Exercise requirements »
The whole listing below needs to be retyped without a single change.
----
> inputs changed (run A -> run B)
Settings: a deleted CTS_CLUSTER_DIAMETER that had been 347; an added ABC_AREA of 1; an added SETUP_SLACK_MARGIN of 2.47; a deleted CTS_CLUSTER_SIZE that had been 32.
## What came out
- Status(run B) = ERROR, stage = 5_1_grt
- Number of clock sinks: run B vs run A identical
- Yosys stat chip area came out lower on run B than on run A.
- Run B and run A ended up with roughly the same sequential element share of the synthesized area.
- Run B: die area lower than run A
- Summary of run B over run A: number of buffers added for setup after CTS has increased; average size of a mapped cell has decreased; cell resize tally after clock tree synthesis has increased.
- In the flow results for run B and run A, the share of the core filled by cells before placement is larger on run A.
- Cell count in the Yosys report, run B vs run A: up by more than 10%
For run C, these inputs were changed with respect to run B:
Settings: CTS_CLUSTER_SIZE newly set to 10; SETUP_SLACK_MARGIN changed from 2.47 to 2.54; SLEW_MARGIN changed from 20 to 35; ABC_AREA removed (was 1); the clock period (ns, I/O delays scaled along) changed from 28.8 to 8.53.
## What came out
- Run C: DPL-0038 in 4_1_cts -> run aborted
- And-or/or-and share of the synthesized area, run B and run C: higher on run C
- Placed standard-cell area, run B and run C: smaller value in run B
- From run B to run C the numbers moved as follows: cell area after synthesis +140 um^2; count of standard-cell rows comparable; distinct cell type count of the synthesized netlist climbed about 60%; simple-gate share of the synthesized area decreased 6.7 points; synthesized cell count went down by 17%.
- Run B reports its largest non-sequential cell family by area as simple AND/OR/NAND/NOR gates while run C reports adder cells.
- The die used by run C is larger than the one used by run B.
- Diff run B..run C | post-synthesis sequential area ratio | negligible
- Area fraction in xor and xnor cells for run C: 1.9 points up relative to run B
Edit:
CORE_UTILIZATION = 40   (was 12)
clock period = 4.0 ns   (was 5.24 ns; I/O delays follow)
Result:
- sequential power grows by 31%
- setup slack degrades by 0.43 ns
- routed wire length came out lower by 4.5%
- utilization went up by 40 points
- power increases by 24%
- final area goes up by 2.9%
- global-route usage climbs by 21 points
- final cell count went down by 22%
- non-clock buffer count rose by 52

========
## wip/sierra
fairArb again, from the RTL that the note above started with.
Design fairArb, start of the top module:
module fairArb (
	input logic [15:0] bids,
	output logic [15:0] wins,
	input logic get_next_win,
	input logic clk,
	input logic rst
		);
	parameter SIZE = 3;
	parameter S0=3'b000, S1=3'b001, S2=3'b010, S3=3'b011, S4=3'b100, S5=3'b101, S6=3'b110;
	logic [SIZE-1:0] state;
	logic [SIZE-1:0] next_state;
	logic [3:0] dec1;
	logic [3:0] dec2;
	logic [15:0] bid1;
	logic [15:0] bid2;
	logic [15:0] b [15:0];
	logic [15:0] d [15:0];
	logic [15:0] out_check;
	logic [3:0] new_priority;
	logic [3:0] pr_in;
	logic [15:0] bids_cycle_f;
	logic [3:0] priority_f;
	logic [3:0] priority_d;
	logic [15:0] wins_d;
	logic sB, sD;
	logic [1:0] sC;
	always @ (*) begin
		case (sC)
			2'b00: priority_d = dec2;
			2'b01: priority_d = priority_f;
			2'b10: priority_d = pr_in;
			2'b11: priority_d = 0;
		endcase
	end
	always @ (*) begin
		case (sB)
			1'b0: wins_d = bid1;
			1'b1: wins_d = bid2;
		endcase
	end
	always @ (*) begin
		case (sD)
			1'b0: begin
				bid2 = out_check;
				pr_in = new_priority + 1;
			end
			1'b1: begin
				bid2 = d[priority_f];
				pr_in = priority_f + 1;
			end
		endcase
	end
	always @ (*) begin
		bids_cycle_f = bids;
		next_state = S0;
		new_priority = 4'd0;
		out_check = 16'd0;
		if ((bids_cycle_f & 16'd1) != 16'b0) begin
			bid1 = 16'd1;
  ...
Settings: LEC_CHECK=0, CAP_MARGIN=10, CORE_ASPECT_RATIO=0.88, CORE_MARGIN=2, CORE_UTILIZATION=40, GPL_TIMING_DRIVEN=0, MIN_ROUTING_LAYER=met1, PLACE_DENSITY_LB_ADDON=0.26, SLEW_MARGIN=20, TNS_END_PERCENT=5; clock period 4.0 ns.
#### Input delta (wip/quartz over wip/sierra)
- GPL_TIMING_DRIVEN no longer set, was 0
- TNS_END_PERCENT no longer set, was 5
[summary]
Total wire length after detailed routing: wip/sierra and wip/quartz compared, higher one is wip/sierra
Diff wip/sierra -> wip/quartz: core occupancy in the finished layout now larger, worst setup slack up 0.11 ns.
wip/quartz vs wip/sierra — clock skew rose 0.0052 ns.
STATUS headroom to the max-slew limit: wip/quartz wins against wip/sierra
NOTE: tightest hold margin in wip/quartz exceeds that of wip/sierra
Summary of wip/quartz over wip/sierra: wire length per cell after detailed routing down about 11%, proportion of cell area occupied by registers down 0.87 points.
----
Task output »
> inputs changed (run A -> run B)
Settings: a deleted CTS_CLUSTER_DIAMETER that had been 347; an added ABC_AREA of 1; an added SETUP_SLACK_MARGIN of 2.47; a deleted CTS_CLUSTER_SIZE that had been 32.
## What came out
- Status(run B) = ERROR, stage = 5_1_grt
- Number of clock sinks: run B vs run A identical
- Yosys stat chip area came out lower on run B than on run A.
- Run B and run A ended up with roughly the same sequential element share of the synthesized area.
- Run B: die area lower than run A
- Summary of run B over run A: number of buffers added for setup after CTS has increased; average size of a mapped cell has decreased; cell resize tally after clock tree synthesis has increased.
- In the flow results for run B and run A, the share of the core filled by cells before placement is larger on run A.
- Cell count in the Yosys report, run B vs run A: up by more than 10%
For run C, these inputs were changed with respect to run B:
Settings: CTS_CLUSTER_SIZE newly set to 10; SETUP_SLACK_MARGIN changed from 2.47 to 2.54; SLEW_MARGIN changed from 20 to 35; ABC_AREA removed (was 1); the clock period (ns, I/O delays scaled along) changed from 28.8 to 8.53.
## What came out
- Run C: DPL-0038 in 4_1_cts -> run aborted
- And-or/or-and share of the synthesized area, run B and run C: higher on run C
- Placed standard-cell area, run B and run C: smaller value in run B
- From run B to run C the numbers moved as follows: cell area after synthesis +140 um^2; count of standard-cell rows comparable; distinct cell type count of the synthesized netlist climbed about 60%; simple-gate share of the synthesized area decreased 6.7 points; synthesized cell count went down by 17%.
- Run B reports its largest non-sequential cell family by area as simple AND/OR/NAND/NOR gates while run C reports adder cells.
- The die used by run C is larger than the one used by run B.
- Diff run B..run C | post-synthesis sequential area ratio | negligible
- Area fraction in xor and xnor cells for run C: 1.9 points up relative to run B
Edit:
CORE_UTILIZATION = 40   (was 12)
clock period = 4.0 ns   (was 5.24 ns; I/O delays follow)
Result:
- sequential power grows by 31%
- setup slack degrades by 0.43 ns
- routed wire length came out lower by 4.5%
- utilization went up by 40 points
- power increases by 24%
- final area goes up by 2.9%
- global-route usage climbs by 21 points
- final cell count went down by 22%
- non-clock buffer count rose by 52

========
## wip/sierra
fairArb again, from the RTL that the note above started with.
Design fairArb, start of the top module:
module fairArb (
	input logic [15:0] bids,
	output logic [15:0] wins,
	input logic get_next_win,
	input logic clk,
	input logic rst
		);
	parameter SIZE = 3;
	parameter S0=3'b000, S1=3'b001, S2=3'b010, S3=3'b011, S4=3'b100, S5=3'b101, S6=3'b110;
	logic [SIZE-1:0] state;
	logic [SIZE-1:0] next_state;
	logic [3:0] dec1;
	logic [3:0] dec2;
	logic [15:0] bid1;
	logic [15:0] bid2;
	logic [15:0] b [15:0];
	logic [15:0] d [15:0];
	logic [15:0] out_check;
	logic [3:0] new_priority;
	logic [3:0] pr_in;
	logic [15:0] bids_cycle_f;
	logic [3:0] priority_f;
	logic [3:0] priority_d;
	logic [15:0] wins_d;
	logic sB, sD;
	logic [1:0] sC;
	always @ (*) begin
		case (sC)
			2'b00: priority_d = dec2;
			2'b01: priority_d = priority_f;
			2'b10: priority_d = pr_in;
			2'b11: priority_d = 0;
		endcase
	end
	always @ (*) begin
		case (sB)
			1'b0: wins_d = bid1;
			1'b1: wins_d = bid2;
		endcase
	end
	always @ (*) begin
		case (sD)
			1'b0: begin
				bid2 = out_check;
				pr_in = new_priority + 1;
			end
			1'b1: begin
				bid2 = d[priority_f];
				pr_in = priority_f + 1;
			end
		endcase
	end
	always @ (*) begin
		bids_cycle_f = bids;
		next_state = S0;
		new_priority = 4'd0;
		out_check = 16'd0;
		if ((bids_cycle_f & 16'd1) != 16'b0) begin
			bid1 = 16'd1;
  ...
Settings: LEC_CHECK=0, CAP_MARGIN=10, CORE_ASPECT_RATIO=0.88, CORE_MARGIN=2, CORE_UTILIZATION=40, GPL_TIMING_DRIVEN=0, MIN_ROUTING_LAYER=met1, PLACE_DENSITY_LB_ADDON=0.26, SLEW_MARGIN=20, TNS_END_PERCENT=5; clock period 4.0 ns.
#### Input delta (wip/quartz over wip/sierra)
- GPL_TIMING_DRIVEN no longer set, was 0
- TNS_END_PERCENT no longer set, was 5
[summary]
Total wire length after detailed routing: wip/sierra and wip/quartz compared, higher one is wip/sierra
Diff wip/sierra -> wip/quartz: core occupancy in the finished layout now larger, worst setup slack up 0.11 ns.
wip/quartz vs wip/sierra — clock skew rose 0.0052 ns.
STATUS headroom to the max-slew limit: wip/quartz wins against wip/sierra
NOTE: tightest hold margin in wip/quartz exceeds that of wip/sierra
Summary of wip/quartz over wip/sierra: wire length per cell after detailed routing down about 11%, proportion of cell area occupied by registers down 0.87 points.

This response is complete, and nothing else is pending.